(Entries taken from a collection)
[Start of section]

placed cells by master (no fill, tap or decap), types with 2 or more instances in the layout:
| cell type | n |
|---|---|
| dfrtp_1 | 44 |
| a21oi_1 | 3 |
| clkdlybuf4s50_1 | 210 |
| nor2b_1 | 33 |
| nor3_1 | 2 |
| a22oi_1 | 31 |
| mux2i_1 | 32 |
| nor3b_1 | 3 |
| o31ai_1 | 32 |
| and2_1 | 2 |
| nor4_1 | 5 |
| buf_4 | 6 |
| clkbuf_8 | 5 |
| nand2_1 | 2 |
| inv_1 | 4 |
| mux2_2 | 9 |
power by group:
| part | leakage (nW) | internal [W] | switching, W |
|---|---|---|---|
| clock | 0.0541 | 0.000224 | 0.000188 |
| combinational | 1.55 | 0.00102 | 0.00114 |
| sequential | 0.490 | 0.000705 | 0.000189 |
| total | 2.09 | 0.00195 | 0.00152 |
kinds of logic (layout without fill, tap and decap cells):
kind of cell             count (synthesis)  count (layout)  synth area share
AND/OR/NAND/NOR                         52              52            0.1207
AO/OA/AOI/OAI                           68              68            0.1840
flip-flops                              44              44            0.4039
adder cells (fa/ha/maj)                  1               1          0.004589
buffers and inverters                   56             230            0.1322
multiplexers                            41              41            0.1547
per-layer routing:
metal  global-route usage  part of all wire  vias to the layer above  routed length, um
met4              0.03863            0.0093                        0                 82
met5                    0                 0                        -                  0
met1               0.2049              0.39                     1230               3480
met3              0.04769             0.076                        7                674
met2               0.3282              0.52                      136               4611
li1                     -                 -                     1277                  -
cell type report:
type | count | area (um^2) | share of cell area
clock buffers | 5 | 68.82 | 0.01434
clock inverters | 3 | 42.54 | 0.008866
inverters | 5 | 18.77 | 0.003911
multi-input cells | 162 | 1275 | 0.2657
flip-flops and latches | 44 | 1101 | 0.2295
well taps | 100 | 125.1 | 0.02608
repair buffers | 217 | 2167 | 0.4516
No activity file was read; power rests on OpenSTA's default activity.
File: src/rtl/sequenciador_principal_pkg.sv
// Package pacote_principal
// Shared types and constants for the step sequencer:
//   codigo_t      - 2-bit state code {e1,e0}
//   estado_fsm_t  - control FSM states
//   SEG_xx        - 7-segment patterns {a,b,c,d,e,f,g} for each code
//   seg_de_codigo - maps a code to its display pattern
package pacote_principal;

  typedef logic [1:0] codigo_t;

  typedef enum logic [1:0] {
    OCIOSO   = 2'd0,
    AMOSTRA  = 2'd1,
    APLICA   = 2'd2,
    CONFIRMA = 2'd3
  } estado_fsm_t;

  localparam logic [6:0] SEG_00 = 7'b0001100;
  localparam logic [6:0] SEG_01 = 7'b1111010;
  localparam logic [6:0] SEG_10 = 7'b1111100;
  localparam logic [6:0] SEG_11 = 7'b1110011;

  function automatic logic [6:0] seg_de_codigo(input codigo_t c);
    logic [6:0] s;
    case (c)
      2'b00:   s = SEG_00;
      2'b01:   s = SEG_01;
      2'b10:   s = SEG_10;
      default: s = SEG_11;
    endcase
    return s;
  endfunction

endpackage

[End of section]
[Start of section]

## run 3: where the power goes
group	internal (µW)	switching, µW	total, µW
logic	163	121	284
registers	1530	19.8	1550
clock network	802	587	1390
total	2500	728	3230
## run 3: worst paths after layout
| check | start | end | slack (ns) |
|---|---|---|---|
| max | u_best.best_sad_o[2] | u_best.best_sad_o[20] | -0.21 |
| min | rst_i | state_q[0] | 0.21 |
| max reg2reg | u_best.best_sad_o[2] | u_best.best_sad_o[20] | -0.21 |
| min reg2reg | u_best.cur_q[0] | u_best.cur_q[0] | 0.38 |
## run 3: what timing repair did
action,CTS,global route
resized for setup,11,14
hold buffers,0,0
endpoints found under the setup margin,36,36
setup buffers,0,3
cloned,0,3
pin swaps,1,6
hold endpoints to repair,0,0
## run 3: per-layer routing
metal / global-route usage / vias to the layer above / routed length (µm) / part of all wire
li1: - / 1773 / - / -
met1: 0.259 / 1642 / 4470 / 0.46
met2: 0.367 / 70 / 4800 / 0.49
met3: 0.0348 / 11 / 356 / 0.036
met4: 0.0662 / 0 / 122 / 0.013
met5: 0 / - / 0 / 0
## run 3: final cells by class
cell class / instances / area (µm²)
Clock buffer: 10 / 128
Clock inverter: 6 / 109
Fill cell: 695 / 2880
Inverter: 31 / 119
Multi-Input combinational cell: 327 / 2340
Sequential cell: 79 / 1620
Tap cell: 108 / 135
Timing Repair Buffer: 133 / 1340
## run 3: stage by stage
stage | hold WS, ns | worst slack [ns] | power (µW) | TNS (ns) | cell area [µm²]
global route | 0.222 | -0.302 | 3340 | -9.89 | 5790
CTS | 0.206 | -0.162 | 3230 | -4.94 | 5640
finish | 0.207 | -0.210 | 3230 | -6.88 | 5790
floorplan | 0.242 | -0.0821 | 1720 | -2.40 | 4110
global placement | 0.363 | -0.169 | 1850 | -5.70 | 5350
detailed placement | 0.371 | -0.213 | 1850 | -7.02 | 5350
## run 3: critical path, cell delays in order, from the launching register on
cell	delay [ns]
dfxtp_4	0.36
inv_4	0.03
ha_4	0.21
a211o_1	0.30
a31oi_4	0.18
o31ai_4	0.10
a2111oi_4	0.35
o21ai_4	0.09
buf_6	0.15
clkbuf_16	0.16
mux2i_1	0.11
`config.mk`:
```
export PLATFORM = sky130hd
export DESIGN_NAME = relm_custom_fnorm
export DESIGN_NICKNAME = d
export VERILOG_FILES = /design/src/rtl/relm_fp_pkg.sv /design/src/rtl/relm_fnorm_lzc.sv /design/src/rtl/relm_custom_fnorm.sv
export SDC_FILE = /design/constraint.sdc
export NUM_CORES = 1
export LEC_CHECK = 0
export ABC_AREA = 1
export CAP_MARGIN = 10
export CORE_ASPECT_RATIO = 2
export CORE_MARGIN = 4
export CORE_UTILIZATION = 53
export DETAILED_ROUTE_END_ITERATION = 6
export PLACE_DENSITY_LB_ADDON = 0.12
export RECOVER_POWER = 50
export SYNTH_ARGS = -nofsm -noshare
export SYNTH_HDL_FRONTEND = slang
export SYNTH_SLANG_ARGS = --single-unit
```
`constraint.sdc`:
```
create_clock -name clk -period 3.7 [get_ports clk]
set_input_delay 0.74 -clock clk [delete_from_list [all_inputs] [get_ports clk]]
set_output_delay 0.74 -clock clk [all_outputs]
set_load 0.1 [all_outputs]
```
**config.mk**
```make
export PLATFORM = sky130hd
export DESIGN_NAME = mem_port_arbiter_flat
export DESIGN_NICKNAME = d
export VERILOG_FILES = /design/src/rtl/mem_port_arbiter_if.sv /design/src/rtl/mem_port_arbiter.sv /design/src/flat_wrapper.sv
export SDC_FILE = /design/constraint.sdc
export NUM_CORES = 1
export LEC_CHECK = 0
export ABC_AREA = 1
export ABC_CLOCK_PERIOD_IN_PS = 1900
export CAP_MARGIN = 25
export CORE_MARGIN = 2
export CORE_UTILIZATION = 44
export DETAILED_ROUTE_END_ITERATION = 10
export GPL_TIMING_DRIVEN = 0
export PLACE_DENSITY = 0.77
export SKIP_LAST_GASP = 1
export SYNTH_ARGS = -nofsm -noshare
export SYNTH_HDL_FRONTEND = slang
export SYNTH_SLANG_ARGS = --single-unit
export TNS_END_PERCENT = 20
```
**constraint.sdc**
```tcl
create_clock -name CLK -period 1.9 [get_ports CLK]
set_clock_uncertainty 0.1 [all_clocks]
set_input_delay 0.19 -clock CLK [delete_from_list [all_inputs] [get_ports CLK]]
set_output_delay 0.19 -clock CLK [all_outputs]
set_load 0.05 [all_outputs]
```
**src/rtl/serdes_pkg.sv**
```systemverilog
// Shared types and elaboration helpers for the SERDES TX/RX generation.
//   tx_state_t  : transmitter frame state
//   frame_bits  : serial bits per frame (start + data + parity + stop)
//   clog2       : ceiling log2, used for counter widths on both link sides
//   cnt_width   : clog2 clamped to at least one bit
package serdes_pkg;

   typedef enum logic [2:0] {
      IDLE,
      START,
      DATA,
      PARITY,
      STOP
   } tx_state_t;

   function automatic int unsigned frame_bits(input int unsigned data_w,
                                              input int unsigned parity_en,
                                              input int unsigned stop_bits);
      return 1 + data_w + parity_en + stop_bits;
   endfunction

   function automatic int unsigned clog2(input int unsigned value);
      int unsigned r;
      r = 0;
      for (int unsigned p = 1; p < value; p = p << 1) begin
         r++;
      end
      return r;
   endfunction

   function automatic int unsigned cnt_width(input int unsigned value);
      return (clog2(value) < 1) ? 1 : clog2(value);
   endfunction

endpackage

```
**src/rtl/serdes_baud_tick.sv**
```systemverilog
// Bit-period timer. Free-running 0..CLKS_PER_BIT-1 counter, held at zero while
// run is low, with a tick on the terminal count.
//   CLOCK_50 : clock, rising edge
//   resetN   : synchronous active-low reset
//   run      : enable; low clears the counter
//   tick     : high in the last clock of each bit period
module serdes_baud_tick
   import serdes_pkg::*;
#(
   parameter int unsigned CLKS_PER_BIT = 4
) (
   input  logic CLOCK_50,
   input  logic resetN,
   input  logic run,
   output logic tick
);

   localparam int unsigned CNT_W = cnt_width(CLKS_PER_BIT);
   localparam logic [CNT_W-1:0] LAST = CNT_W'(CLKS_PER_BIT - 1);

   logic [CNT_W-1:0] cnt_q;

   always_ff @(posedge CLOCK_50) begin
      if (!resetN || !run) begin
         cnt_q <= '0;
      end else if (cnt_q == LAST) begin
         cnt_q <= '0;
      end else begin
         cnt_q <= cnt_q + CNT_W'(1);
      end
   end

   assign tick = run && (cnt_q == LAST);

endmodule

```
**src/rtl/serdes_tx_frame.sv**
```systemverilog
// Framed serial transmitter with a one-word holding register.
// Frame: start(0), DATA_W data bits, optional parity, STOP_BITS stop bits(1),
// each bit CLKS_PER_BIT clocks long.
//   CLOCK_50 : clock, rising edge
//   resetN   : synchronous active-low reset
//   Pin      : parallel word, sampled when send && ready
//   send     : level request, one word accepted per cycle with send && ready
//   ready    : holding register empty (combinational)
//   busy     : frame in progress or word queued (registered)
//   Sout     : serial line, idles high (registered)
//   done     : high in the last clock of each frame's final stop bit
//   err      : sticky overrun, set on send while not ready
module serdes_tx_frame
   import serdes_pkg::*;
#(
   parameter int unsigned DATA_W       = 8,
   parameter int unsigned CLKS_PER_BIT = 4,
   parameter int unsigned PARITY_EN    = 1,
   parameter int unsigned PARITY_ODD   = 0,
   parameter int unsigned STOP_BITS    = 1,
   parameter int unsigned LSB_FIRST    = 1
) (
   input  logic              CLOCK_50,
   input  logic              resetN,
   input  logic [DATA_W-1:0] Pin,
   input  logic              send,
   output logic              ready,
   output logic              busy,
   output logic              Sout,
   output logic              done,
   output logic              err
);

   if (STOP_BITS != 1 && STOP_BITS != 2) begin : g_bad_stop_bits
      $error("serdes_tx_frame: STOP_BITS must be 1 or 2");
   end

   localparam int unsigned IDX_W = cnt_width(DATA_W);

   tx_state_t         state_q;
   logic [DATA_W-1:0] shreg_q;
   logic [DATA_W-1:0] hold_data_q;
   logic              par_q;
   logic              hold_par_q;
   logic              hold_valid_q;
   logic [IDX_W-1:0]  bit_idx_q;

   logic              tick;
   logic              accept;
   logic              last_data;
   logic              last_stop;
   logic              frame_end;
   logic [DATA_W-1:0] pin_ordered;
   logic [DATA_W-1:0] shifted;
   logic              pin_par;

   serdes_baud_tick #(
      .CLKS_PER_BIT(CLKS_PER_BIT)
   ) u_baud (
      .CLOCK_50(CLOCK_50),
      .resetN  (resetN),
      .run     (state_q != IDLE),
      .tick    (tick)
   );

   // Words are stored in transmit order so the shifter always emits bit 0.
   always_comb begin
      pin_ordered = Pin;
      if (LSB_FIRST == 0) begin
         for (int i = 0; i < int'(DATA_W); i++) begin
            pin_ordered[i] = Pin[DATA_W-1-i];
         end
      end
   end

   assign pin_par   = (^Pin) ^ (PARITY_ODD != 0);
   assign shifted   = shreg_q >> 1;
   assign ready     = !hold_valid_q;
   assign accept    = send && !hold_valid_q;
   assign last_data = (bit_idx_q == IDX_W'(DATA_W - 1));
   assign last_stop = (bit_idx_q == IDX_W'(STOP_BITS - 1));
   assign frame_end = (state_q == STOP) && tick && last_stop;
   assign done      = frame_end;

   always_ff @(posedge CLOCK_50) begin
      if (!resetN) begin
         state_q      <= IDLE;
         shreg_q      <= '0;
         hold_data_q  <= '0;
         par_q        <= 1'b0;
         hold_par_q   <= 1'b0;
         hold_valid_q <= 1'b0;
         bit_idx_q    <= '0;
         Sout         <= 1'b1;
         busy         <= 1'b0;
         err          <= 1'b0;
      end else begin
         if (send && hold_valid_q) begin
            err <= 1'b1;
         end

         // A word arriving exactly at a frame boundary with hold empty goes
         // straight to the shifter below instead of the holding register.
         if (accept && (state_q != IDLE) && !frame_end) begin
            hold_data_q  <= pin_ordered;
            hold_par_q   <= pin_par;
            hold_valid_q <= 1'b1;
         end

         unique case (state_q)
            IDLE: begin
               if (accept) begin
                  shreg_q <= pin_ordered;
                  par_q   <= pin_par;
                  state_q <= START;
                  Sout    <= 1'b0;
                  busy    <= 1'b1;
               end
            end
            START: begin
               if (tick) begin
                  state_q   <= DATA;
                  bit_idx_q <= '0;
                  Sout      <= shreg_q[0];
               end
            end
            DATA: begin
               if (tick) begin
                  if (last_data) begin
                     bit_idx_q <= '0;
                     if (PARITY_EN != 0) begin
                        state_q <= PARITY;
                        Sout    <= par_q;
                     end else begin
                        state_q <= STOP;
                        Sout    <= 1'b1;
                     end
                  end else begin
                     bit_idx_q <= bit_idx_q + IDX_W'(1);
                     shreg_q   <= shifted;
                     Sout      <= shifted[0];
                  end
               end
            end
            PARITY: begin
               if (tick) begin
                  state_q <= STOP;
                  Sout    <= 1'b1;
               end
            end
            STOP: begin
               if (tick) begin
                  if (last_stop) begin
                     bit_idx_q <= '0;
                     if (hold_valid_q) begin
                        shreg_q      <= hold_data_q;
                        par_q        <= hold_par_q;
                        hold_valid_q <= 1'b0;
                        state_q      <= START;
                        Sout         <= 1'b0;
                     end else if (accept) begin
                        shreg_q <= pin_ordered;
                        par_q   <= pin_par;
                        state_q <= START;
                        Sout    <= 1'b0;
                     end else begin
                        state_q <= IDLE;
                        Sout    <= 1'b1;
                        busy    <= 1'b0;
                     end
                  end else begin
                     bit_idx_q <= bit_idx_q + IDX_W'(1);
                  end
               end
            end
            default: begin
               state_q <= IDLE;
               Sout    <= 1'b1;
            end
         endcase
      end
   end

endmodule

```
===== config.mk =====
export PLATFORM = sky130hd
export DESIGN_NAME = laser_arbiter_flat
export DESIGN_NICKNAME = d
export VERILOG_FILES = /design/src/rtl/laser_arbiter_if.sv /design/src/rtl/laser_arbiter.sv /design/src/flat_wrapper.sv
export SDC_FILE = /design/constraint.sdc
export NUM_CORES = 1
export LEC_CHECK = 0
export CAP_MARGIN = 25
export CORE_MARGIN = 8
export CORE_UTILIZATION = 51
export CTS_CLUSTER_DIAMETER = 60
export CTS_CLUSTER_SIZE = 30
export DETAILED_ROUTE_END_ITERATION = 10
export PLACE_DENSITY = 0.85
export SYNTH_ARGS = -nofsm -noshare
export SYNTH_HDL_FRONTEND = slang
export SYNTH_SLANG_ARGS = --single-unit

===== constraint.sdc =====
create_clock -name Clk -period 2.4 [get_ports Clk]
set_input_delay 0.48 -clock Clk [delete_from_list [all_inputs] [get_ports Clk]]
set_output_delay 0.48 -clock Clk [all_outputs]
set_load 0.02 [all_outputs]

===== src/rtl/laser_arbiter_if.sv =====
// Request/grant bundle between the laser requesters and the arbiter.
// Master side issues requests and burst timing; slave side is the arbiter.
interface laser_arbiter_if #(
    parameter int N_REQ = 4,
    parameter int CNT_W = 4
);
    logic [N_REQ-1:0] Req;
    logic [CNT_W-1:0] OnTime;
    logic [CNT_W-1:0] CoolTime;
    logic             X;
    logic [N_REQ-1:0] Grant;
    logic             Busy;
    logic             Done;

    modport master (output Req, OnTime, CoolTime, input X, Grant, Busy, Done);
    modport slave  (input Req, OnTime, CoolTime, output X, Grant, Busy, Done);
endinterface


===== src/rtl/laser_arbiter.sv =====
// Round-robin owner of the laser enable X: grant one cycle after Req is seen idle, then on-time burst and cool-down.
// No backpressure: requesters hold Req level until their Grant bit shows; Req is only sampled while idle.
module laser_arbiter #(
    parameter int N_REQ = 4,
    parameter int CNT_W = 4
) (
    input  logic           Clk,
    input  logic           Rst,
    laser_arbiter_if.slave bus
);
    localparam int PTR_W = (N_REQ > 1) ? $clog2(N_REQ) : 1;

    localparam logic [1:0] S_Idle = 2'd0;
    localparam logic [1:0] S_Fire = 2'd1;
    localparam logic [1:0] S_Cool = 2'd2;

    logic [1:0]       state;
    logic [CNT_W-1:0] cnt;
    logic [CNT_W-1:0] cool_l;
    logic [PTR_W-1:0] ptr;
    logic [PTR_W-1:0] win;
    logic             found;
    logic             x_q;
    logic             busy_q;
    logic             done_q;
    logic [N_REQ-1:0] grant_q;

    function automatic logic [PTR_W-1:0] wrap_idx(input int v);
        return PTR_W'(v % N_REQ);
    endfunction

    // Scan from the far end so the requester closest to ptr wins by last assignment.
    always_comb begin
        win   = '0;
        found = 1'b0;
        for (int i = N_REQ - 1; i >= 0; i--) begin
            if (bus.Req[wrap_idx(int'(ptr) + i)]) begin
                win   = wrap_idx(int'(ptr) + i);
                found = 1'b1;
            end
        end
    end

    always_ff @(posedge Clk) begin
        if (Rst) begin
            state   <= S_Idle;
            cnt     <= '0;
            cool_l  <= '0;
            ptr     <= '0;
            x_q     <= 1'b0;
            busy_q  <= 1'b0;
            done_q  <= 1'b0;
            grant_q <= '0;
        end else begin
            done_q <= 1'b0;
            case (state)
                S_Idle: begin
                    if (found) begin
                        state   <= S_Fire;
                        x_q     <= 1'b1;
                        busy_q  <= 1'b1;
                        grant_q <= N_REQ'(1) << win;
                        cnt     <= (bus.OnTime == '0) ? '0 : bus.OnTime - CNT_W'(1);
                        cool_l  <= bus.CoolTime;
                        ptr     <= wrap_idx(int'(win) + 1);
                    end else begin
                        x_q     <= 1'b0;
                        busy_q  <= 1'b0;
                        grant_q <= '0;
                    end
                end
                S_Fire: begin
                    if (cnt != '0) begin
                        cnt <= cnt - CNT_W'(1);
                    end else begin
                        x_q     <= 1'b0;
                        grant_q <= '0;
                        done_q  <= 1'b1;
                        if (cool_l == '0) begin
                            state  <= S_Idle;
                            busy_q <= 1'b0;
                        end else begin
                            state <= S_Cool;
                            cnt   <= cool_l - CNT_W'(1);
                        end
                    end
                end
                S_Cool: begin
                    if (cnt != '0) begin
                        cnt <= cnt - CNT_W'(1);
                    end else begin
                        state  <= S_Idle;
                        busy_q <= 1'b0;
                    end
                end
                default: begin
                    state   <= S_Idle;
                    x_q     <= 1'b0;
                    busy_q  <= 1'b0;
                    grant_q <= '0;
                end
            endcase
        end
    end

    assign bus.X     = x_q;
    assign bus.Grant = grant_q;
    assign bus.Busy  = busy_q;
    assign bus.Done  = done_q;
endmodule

[End of section]

### Exercise requirements:
Lines from the entries that contain the string "class" are what must be copied.

### Response area:
## run 3: final cells by class
cell class / instances / area (µm²)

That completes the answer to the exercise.